- Raw data:
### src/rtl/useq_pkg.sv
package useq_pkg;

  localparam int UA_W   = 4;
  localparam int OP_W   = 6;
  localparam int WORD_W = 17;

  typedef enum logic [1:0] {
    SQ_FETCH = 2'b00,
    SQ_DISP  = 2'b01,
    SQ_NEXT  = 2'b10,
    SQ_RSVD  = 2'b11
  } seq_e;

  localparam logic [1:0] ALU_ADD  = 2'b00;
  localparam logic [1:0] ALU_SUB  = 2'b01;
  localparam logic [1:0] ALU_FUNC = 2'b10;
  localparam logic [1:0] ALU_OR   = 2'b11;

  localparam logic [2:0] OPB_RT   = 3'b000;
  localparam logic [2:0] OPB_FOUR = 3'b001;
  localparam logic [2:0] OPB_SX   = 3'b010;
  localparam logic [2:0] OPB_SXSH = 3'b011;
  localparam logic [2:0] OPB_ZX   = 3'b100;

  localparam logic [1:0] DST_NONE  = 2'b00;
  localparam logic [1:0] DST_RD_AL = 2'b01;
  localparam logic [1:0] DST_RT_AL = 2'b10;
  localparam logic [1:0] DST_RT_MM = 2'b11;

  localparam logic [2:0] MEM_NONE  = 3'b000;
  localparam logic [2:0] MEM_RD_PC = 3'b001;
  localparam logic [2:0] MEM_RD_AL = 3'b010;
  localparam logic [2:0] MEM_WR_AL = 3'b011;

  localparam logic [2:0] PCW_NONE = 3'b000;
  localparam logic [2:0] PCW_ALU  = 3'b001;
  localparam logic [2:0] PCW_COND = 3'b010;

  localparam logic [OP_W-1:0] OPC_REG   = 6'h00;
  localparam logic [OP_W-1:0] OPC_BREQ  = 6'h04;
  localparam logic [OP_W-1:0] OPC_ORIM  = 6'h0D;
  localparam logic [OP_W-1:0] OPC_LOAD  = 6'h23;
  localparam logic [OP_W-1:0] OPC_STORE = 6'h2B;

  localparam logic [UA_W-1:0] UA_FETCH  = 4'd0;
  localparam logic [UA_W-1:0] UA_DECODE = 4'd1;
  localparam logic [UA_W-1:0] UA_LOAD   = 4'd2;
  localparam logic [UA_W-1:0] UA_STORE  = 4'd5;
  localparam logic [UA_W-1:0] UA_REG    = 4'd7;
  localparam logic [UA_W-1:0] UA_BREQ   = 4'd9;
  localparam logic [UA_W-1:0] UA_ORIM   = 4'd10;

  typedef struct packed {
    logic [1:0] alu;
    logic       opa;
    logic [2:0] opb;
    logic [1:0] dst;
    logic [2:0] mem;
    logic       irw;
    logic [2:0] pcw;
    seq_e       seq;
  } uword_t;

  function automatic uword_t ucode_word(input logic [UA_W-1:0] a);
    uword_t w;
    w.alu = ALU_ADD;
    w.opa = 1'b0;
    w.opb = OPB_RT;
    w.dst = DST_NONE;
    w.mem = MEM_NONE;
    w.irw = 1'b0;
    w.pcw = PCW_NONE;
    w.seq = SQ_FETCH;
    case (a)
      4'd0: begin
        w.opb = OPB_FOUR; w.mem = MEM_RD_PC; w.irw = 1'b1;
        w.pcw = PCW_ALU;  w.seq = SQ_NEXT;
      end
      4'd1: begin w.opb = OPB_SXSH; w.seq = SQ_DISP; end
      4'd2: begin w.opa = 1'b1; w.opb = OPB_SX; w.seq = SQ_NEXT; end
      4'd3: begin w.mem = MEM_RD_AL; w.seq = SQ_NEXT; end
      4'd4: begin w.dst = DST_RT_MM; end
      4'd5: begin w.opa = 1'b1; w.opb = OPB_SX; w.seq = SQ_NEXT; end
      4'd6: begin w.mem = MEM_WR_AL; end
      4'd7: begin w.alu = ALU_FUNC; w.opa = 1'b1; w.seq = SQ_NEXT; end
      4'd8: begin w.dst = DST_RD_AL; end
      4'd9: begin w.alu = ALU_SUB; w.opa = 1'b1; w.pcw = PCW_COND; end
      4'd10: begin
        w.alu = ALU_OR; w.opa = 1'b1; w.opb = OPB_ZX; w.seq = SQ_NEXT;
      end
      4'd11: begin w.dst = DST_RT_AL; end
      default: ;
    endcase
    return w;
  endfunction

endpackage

...

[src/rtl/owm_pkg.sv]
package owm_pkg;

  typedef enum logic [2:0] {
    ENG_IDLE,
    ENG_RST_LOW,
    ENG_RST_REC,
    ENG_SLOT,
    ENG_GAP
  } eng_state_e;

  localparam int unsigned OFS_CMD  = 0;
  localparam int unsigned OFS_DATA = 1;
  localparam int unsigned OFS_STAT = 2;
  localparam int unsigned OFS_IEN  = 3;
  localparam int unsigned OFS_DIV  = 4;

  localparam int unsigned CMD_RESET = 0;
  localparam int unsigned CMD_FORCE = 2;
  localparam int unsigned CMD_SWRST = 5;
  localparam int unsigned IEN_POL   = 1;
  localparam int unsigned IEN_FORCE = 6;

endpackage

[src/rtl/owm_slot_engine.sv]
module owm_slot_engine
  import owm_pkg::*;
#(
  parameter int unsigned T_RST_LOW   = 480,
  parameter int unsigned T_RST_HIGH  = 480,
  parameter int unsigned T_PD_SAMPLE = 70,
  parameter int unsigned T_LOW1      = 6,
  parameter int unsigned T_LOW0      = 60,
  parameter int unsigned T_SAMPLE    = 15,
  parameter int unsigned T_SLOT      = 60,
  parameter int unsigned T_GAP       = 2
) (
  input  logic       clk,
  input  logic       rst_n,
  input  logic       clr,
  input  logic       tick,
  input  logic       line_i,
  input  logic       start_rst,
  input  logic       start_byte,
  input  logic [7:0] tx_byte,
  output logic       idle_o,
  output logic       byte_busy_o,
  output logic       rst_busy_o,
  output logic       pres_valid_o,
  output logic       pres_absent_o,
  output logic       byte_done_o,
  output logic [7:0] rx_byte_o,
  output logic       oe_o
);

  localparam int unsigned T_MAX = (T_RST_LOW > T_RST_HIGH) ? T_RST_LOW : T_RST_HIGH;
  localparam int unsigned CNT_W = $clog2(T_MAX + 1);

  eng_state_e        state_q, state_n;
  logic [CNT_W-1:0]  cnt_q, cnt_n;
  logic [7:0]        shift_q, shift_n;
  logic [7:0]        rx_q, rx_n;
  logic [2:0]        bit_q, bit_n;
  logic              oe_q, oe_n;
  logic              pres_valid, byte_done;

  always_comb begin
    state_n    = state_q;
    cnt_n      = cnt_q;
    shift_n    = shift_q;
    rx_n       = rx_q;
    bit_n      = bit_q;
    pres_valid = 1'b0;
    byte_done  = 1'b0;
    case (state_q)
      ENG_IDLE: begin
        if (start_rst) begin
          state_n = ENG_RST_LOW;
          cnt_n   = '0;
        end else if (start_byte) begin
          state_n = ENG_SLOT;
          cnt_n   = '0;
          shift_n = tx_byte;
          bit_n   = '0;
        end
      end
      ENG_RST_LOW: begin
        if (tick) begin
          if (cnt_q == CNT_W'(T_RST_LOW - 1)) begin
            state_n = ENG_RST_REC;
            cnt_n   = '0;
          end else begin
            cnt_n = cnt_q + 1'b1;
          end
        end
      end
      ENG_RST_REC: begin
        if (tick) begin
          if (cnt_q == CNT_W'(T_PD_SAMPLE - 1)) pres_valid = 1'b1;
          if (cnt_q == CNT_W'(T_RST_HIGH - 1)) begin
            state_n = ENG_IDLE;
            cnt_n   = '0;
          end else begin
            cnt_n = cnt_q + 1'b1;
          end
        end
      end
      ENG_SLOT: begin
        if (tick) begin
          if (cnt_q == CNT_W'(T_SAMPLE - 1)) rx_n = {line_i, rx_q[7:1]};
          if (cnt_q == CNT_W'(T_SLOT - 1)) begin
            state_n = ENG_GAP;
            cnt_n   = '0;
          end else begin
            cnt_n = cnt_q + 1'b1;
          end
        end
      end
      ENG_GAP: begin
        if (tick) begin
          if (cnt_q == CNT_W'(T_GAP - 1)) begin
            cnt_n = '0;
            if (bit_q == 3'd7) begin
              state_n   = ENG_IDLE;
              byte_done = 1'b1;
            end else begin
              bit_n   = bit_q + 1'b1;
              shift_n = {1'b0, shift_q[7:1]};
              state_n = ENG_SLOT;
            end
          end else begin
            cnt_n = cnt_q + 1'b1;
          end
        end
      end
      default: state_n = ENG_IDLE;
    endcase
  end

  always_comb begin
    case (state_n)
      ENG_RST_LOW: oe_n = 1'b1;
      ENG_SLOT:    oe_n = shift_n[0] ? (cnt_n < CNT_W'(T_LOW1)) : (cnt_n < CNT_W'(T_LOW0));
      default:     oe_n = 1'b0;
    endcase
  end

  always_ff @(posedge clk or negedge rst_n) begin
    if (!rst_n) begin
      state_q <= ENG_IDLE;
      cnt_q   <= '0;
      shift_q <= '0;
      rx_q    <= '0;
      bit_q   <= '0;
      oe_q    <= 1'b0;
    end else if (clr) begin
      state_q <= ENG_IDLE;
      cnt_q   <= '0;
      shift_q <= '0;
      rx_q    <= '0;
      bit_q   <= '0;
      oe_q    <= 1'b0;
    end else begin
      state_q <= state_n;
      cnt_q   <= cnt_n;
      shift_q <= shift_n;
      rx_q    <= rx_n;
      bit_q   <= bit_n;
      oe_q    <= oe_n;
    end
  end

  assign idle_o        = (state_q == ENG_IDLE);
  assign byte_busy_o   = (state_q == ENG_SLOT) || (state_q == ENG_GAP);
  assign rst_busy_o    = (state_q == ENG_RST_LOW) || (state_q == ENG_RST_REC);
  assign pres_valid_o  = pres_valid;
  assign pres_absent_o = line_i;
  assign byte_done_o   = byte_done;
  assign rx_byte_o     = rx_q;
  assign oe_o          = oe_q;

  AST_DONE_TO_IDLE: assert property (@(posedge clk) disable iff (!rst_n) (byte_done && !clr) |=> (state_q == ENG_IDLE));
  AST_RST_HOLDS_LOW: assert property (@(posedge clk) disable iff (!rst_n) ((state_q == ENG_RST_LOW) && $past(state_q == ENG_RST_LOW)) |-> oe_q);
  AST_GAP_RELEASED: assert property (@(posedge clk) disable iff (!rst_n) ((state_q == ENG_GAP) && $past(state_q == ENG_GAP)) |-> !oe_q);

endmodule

- Task goal: Where the word "assign" appears in a line of the data above, tally that line; then give the total and nothing more.

- Expected answer: 8